陳盈盈扯開繩子,啪的一聲,那繩子直接抽在了地板上,發出了清脆的聲音。

“如果,我執意要他的命呢?”她指著老二,語氣堅定的問道。

“”老三的臉色微微一變,眼裏閃過了覆雜,“陳小姐,真的沒有通融的地方嗎?”

“你覺得他昨晚當著那麽多人的命羞辱我,我能饒過他嗎?”陳盈盈冷笑一聲:“我這人,你估計不太了解,我也坐過五年牢,對勞改犯多少有些了解,他們骨子裏殘存著無法扭轉的偏轉,他竟然能說出找二三十個人把我給輪了,將來給他機會,這種事他就絕對能做得出來。”

“”老三被噎住了。老二什麽性子,他比誰都要了解,老二剛剛說的是氣話不假,但將來一旦得到自由,他也絕對會做出這麽偏激的事來。

“你看,連你都不相信他以後生活穩定了能忘掉今日的恩怨,你讓我怎麽相信?”陳盈盈攤了攤手,“不過你要是能讓我兒子的身體變得好一些,我倒是可以考慮饒你一命,誰讓你昨晚幫我說話。”

“那其他人呢?”老三問道。

陳盈盈一聽,忍不住笑了,她拍了拍手,“敢情你還是個重情的人啊,不過像你這種四處逃亡的人,應該不會這麽天真才對啊,怎麽會說出這麽單純的話來呢。”

“是挺單純,就看陳小姐能不能答應我這個要求了。”老三道:“從我調查來看,陳小姐似乎很在乎這個兒子,我保證能保住他的性命,以他的一條命,換我這群兄弟的命,可以嗎?”

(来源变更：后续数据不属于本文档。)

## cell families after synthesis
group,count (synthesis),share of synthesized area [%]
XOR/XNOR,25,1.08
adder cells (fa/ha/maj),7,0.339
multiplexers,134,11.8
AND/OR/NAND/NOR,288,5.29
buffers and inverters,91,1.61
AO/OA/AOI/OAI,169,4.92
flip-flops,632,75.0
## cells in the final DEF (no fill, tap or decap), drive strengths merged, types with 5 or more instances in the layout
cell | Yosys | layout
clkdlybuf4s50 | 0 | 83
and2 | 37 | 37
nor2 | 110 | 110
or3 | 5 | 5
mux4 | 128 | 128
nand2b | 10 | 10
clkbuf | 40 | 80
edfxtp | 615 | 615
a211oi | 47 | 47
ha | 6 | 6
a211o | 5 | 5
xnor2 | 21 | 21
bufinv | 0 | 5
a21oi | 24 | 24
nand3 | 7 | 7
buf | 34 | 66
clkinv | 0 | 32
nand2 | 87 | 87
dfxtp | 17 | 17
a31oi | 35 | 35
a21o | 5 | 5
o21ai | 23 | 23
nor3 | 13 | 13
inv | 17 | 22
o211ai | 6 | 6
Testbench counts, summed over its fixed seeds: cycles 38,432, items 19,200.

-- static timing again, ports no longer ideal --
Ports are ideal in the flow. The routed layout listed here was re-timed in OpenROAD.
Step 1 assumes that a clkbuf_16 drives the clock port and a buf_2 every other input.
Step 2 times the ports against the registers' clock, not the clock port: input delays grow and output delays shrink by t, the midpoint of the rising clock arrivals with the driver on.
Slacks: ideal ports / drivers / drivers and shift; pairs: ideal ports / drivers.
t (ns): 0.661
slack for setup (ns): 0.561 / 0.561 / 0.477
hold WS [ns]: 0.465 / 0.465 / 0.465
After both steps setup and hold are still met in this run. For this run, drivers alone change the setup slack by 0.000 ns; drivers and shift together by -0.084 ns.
Context: an optimization exercise on an open-source flow, tuned for small area, a short achievable clock period and few clock cycles per item. The choices shown serve that exercise and are no tape-out recipe. The RTL was checked by simulation tests, not by an equivalence proof against the original design. Power and IR drop assume default switching activity.

==> trial 93 <==
## positional_list_insert_remove
module positional_list_insert_remove (
	input  logic                             clk,
	input  logic                             arst_n,
	input  logic                             s_tvalid,
	output logic                             s_tready,
	input  logic [plir_pkg::IN_DATA_W-1:0]   s_tdata,
	input  logic                             s_tuser,
	output logic                             m_tvalid,
	input  logic                             m_tready,
	output logic [plir_pkg::OUT_DATA_W-1:0]  m_tdata,
	output logic [1:0]                       m_tuser
);
	localparam int N  = 64;
	localparam int W  = 32;
	localparam int RW = 2 + 7 + W;    
	localparam int QD = 4;            
	logic [6:0]           len_q;      
	logic [5:0]           head_q;     
	logic                 pol_q;      
	logic [W-1:0]         ring [N];
	logic                 ready;
	logic                 rdy_pop_q;  
	logic                 rdy_hold_q; 
	logic                 accept;
	logic                 is_ins;
	logic [6:0]           pos;
	logic [1:0]           st;
	logic                 ok, ins_do, rem_do;
	logic [6:0]           len_d;
	assign s_tready = ready;
  ...
make LEC_CHECK=0 CAP_MARGIN=20 CORE_MARGIN=2 CORE_UTILIZATION=30 PLACE_DENSITY=0.4 SETUP_SLACK_MARGIN=2.3 SLEW_MARGIN=20 finish   # period 5.0 ns
run.sh (not shown) runs the stock make flow with config.mk's settings and CLKGATE_MAP_FILE= SYNTH_SCRIPT=/design/flow/synth_recipe.tcl, a recipe that flattens the netlist after the stock synthesis.
==> build 78 (differences from trial 93) <==
--- a/flow/design.v
+++ b/flow/design.v
@@ -32,24 +32,23 @@
 	output logic                             m_tvalid,
 	input  logic                             m_tready,
 	output logic [plir_pkg::OUT_DATA_W-1:0]  m_tdata,
 	output logic [1:0]                       m_tuser
 );
 	localparam int N  = 64;
 	localparam int W  = 32;
 	localparam int RW = 2 + 7 + W;    
-	localparam int QD = 4;            
+	localparam int QD = 5;            
 	logic [6:0]           len_q;      
 	logic [5:0]           head_q;     
 	logic                 pol_q;      
 	logic [W-1:0]         ring [N];
 	logic                 ready;
-	logic                 rdy_pop_q;  
-	logic                 rdy_hold_q; 
+	logic                 ready_q;
 	logic                 accept;
 	logic                 is_ins;
 	logic [6:0]           pos;
 	logic [1:0]           st;
 	logic                 ok, ins_do, rem_do;
 	logic [6:0]           len_d;
 	assign s_tready = ready;
 	assign accept   = s_tvalid && ready;
@@ -158,30 +157,28 @@
 	end
 	assign res = {c_st, c_cnt, c_rem ? ((c_lo | c_hi) ^ {W{!pol_q}}) : {W{1'b0}}};
 	logic [QD-1:0]        qv;         
 	logic [RW-1:0]        qd [QD];
 	logic                 pop, push;
 	logic [QD-1:0]        qv_d;
 	logic [QD-1:0]        qv_p;       
 	logic [1:0]           inflight_d;
-	logic [QD-1:0]        qv_dp;      
 	assign pop  = qv[0] && m_tready;
 	assign push = c_valid;
 	assign qv_p = pop ? {1'b0, qv[QD-1:1]} : qv;
 	assign qv_d = push ? {qv_p[QD-2:0], 1'b1} : qv_p;
-	assign ready = m_tready ? rdy_pop_q : rdy_hold_q;
+	assign ready = ready_q;
 	assign inflight_d = {1'b0, accept} + {1'b0, a_valid} + {1'b0, b_valid};
-	assign qv_dp = {1'b0, qv_d[QD-1:1]};
 	function automatic logic room(input logic [QD-1:0] v, input logic [1:0] n);
 		case (n)
-			2'd0:    room = !v[3];
-			2'd1:    room = !v[2];
-			2'd2:    room = !v[1];
-			default: room = !v[0];
+			2'd0:    room = !v[4];
+			2'd1:    room = !v[3];
+			2'd2:    room = !v[2];
+			default: room = !v[1];
 		endcase
 	endfunction
 	always_ff @(posedge clk) begin
 		for (int k = 0; k < QD; k++) begin
 			if (pop) begin
 				qd[k] <= (k < QD-1 && qv[(k < QD-1) ? k+1 : k]) ? qd[(k < QD-1) ? k+1 : k] : res;
 			end else begin
 				qd[k] <= qv[k] ? qd[k] : res;
@@ -199,27 +196,25 @@
 			b_valid <= 1'b0;
 			b_rem   <= 1'b0;
 			c_valid <= 1'b0;
 			c_rem   <= 1'b0;
 			len_q   <= '0;
 			head_q  <= '0;
 			pol_q   <= 1'b0;
 			qv      <= '0;
-			rdy_pop_q  <= 1'b1;
-			rdy_hold_q <= 1'b1;
+			ready_q <= 1'b0;
 		end else begin
 			a_valid <= accept;
 			a_do    <= ins_do || rem_do;
 			a_rem   <= rem_do;
 			b_valid <= a_valid;
 			b_rem   <= a_rem;
 			c_valid <= b_valid;
 			c_rem   <= b_rem;
 			len_q   <= len_d;
 			head_q  <= head_d;
 			pol_q   <= !pol_q;
 			qv      <= qv_d;
-			rdy_pop_q  <= room(qv_dp, inflight_d);
-			rdy_hold_q <= room(qv_d, inflight_d);
+			ready_q <= room(qv_d, inflight_d);
 		end
 	end
 endmodule
CTS_CLUSTER_DIAMETER = 60   (was default)
CTS_CLUSTER_SIZE = 30   (was default)
SETUP_SLACK_MARGIN = 2.55   (was 2.3)
==> qor summary <==
Outcome: trial 93 timing/DRC/antenna clean; build 78 timing/DRC/antenna clean
Post-CTS repair timing setup buffer count: trial 93 3; build 78 18
Die H: trial 93 570 um; build 78 574 um
Routing usage on met2: trial 93 47.0%; build 78 51.7%
Async SR Flop Fraction: trial 93 1.04%; build 78 1.02%
Worst Path Required: trial 93 5.80 ns; build 78 4.00 ns
Post-synthesis share of cell area spent on and, or, nand and nor gates: trial 93 5.16%; build 78 5.11%
Clock group power: trial 93 22.5 mW; build 78 19.2 mW
HPWL after detailed placement: trial 93 307,000 um; build 78 319,000 um
Fraction of synthesized cell area taken by the top area cell type: trial 93 52.7%; build 78 52.8%
Total design power: trial 93 79.8 mW; build 78 88.3 mW
Clock Buffer Count: trial 93 440; build 78 252
Critical path fanouts, max: trial 93 30; build 78 1
Core region area: trial 93 319,000 um^2; build 78 324,000 um^2
Maximum ir drop on the vdd rail: trial 93 0.432 mV; build 78 0.441 mV
Testbench counts of trial 93, summed over its fixed seeds: cycles 8,032, items 8,000.
Testbench counts of build 78, summed over its fixed seeds: cycles 8,032, items 8,000.

what the ideal ports hide:
Ports are ideal in the flow. The routed layouts listed here were re-timed in OpenROAD. Step 1 sets driving cells, clkbuf_16 on the clock port and buf_2 on the other inputs (assumed; they add their load-dependent delay and slew). Step 2 times the ports against the registers' clock, not the clock port: input delays grow and output delays shrink by t, the midpoint of the rising clock arrivals with the driver on. Three values: ideal, step 1, step 2; two values: the first two.
run | shift t [ns] | setup slack, ns | latest minus earliest clock arrival (ns)
trial 93 | 1.023 | 2.284 / 2.237 / 1.421 | 0.063 / 0.063
build 78 | 1.054 | 2.390 / 2.281 / 1.599 | 0.072 / 0.072
After both steps every run listed still meets setup and hold. For trial 93, which loses most, drivers alone change the setup slack by -0.047 ns; drivers and shift together by -0.863 ns.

陳盈盈掃視著那群亡命之徒,似乎是在認真的思考:“如果你能讓我的兒子平安的長大,別動不動就發病進醫院,我可以考慮,但,除了他。”她指著老二:“他的命,我是一定要要的,沒得商量。”

老三的臉色又是一變,“真的沒有商量的餘地?”

“是。”陳盈盈道:“但看在你昨晚幫過我的份上,我可以讓你給他選一塊比較好的墓地,不至於讓他死了連個棲身的地方都沒有。”

老三沒有說話,神色變得非常的覆雜。

他們一群兄弟四處流浪好幾年的時間,老二雖然魯莽沖動,有時候又一意孤行,但更多時候是講義氣的,如果眼睜睜的看著他去死,他肯定不願意。

“我呸,臭娘們,要殺要剮你盡管來,我要是皺一下眉頭我就不是個男人。”老二沒好氣的朝地上吐著口水,“反正這些年女人我玩過,美酒佳肴我享受過,奢華的別墅我住過,各個地方也去看過,心裏根本沒有任何遺憾,所以是生是死我根本不在乎,沒準現在死了,十八年又是一條好漢。”